O carro de Caetano Veloso, após rodopiar por alguns instantes em alta velocidade, troca de pista e é acertado por um segundo carro que também está em alta velocidade, embora não estivesse rodopiando como o carro de Caetano Veloso, e sim andando da maneira normal, com as quatro rodas tocando o chão do Leblon. O choque interrompe o trajeto do carro de Caetano Veloso. Um terceiro carro, que não consegue frear a tempo, pois também está em alta velocidade pelas ruas do Leblon, choca-se contra a massa disforme que se tornou o carro de Caetano Veloso, que não está mais rodopiando, pois juntou-se ao segundo carro, que também estava em alta velocidade, embora não estivesse rodopiando como o de Caetano Veloso. O terceiro carro também tornou-se uma massa disforme e não é mais possível distinguir o carro de Caetano Veloso do outro carro que o havia acertado anteriormente. Logo, o último carro que acertou o de Caetano Veloso também se junta à massa disforme formada pelo carro de Caetano Veloso e pelos carros que o haviam acertado anteriormente.

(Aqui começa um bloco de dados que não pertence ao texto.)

**src/rtl/nubus_mst_sched.sv**
```systemverilog
// Round-robin scheduler that shares one NuBus master port between N_REQ local requesters,
// with lock hold for read-modify-write sequences and bounded try-again re-issue.
module nubus_mst_sched #(
    parameter int  N_REQ       = 4,
    parameter int  RETRY_MAX   = 3,
    parameter int  BACKOFF_CYC = 8,
    localparam int IW          = $clog2(N_REQ)
) (
    input  logic                 nub_clk,
    input  logic                 nub_reset,
    input  logic [N_REQ-1:0]     req_valid,
    input  logic [N_REQ*32-1:0]  req_addr,
    input  logic [N_REQ*32-1:0]  req_wdata,
    input  logic [N_REQ*4-1:0]   req_write,
    input  logic [N_REQ-1:0]     req_lock,
    output logic [N_REQ-1:0]     req_ready,
    output logic [N_REQ-1:0]     req_error,
    output logic [31:0]          req_rdata,
    output logic                 mst_valid,
    output logic [31:0]          mst_addr,
    output logic [31:0]          mst_wdata,
    output logic [3:0]           mst_write,
    output logic                 mst_lock,
    input  logic                 mst_ready,
    input  logic [31:0]          mst_rdata,
    input  logic                 mst_err,
    input  logic                 mst_retry,
    output logic                 sch_busy,
    output logic [IW-1:0]        sch_owner,
    output logic [1:0]           sch_state
);

    localparam int RW = (RETRY_MAX < 1) ? 1 : $clog2(RETRY_MAX + 1);

    typedef enum logic [1:0] {
        IDLE    = 2'd0,
        ISSUE   = 2'd1,
        BACKOFF = 2'd2,
        DONE    = 2'd3
    } state_t;

    state_t          state;
    logic [IW-1:0]   owner;
    logic [IW-1:0]   rr_ptr;
    logic [RW-1:0]   retry_cnt;
    logic [7:0]      backoff_cnt;
    logic            locked;
    logic            lock_held;

    logic [31:0]     addr_a  [N_REQ];
    logic [31:0]     wdata_a [N_REQ];
    logic [3:0]      strb_a  [N_REQ];
    logic [IW-1:0]   cand;
    logic [IW-1:0]   rr_pick;
    logic            any_valid;
    logic            keep_lock;
    logic [IW-1:0]   grant;
    logic [IW-1:0]   owner_next;

    always_comb begin
        for (int i = 0; i < N_REQ; i++) begin
            addr_a[i]  = req_addr[32*i +: 32];
            wdata_a[i] = req_wdata[32*i +: 32];
            strb_a[i]  = req_write[4*i +: 4];
        end
    end

    // Walk downward so the candidate closest to rr_ptr is the last one written.
    always_comb begin
        cand      = '0;
        rr_pick   = rr_ptr;
        any_valid = 1'b0;
        for (int k = N_REQ - 1; k >= 0; k--) begin
            cand = IW'((int'(rr_ptr) + k) % N_REQ);
            if (req_valid[cand]) begin
                rr_pick   = cand;
                any_valid = 1'b1;
            end
        end
    end

    assign keep_lock  = locked & req_valid[owner] & req_lock[owner];
    assign grant      = keep_lock ? owner : rr_pick;
    assign owner_next = (owner == IW'(N_REQ - 1)) ? '0 : owner + 1'b1;

    // Handshake: requesters hold req_valid and payload until their one-cycle req_ready;
    // the master port sees mst_valid held in ISSUE and completes on a single mst_ready cycle.
    always_ff @(posedge nub_clk or posedge nub_reset) begin
        if (nub_reset) begin
            state       <= IDLE;
            owner       <= '0;
            rr_ptr      <= '0;
            retry_cnt   <= '0;
            backoff_cnt <= '0;
            locked      <= 1'b0;
            lock_held   <= 1'b0;
            mst_valid   <= 1'b0;
            mst_addr    <= '0;
            mst_wdata   <= '0;
            mst_write   <= '0;
            req_ready   <= '0;
            req_error   <= '0;
            req_rdata   <= '0;
        end else begin
            case (state)
                IDLE: begin
                    if (!keep_lock) begin
                        locked <= 1'b0;
                    end
                    if (keep_lock || any_valid) begin
                        owner     <= grant;
                        lock_held <= req_lock[grant];
                        mst_addr  <= addr_a[grant];
                        mst_wdata <= wdata_a[grant];
                        mst_write <= strb_a[grant];
                        retry_cnt <= '0;
                        mst_valid <= 1'b1;
                        state     <= ISSUE;
                    end
                end
                ISSUE: begin
                    if (mst_ready) begin
                        mst_valid <= 1'b0;
                        if (mst_err) begin
                            req_ready[owner] <= 1'b1;
                            req_error[owner] <= 1'b1;
                            state            <= DONE;
                        end else if (mst_retry && (retry_cnt < RW'(RETRY_MAX))) begin
                            retry_cnt   <= retry_cnt + 1'b1;
                            backoff_cnt <= 8'(BACKOFF_CYC);
                            state       <= BACKOFF;
                        end else if (mst_retry) begin
                            req_ready[owner] <= 1'b1;
                            req_error[owner] <= 1'b1;
                            state            <= DONE;
                        end else begin
                            req_ready[owner] <= 1'b1;
                            req_rdata        <= mst_rdata;
                            state            <= DONE;
                        end
                    end
                end
                BACKOFF: begin
                    if (backoff_cnt == 8'd0) begin
                        mst_valid <= 1'b1;
                        state     <= ISSUE;
                    end else begin
                        backoff_cnt <= backoff_cnt - 1'b1;
                    end
                end
                DONE: begin
                    req_ready <= '0;
                    req_error <= '0;
                    // A locked owner keeps the pointer so the next pass can return to it.
                    if (lock_held) begin
                        locked <= 1'b1;
                    end else begin
                        locked <= 1'b0;
                        rr_ptr <= owner_next;
                    end
                    state <= IDLE;
                end
                default: state <= IDLE;
            endcase
        end
    end

    assign mst_lock  = locked | (lock_held & (state != IDLE));
    assign sch_busy  = (state != IDLE);
    assign sch_owner = owner;
    assign sch_state = state;

endmodule

```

-- Como está se sentindo, Caetano Veloso?
-- (...)
Nesse momento, Caetano Veloso está sendo esmagado pelas ferragens de seu carro, que está sendo pressionado pelas ferragens dos outros dois carros que o acertaram. Caetano Veloso, apesar de estar com seu corpo parcialmente dilacerado pelas ferragens do seu e dos outros carros, que nesse momento invadem cada vez mais o espaço interno de seu carro, estica o braço com dificuldade, esse mesmo braço que instantes atrás era observado e imitado pela criancinha feliz, mas que agora nem é mais um braço, e sim alguns pedaços de carne e sangue. Caetano Veloso estica o braço e alcança seu violão, que estava no banco traseiro, mas que, por causa do acolchoamento dos bancos, não foi destruído totalmente, e sorri exibindo os poucos dentes que ainda restam em sua boca, que na verdade nem é mais uma boca exatamente, pois para quem olha de fora é apenas um buraco ensanguentado. Caetano Veloso pensa que os estofados que ele mandou colocar em seu carro são muito bons, pois impediram que seu violão favorito fosse destruído.
-- Como está se sentindo, Caetano Veloso?
-- De certa forma, ótimo.
Quando consegue trazer o violão para perto de seu corpo, Caetano Veloso arrisca alguns acordes e pensa na melodia que estava compondo há alguns momentos, antes que seu carro fosse atingido diversas vezes, virando uma massa disforme e dilacerando seu corpo. Caetano Veloso arrisca alguns acordes e tenta cantar a melodia, mas falha, pois suas cordas vocais foram destruídas. No lugar de suas cordas vocais está um pedaço de aço de um dos carros que o acertaram. Mas Caetano Veloso não se importa e continua a mover o que sobrou de sua boca, enquanto pensa que canta a melodia que imagina em sua cabeça, pensando em qual letra ficaria boa nessa melodia, e que essa melodia poderia vir a se transformar em uma música de seu novo projeto, do seu disco que está planejado para o ano que vem e no qual ele vem trabalhando nos últimos meses. Caetano Veloso pensa que essa poderia ser a música de trabalho. Quem sabe.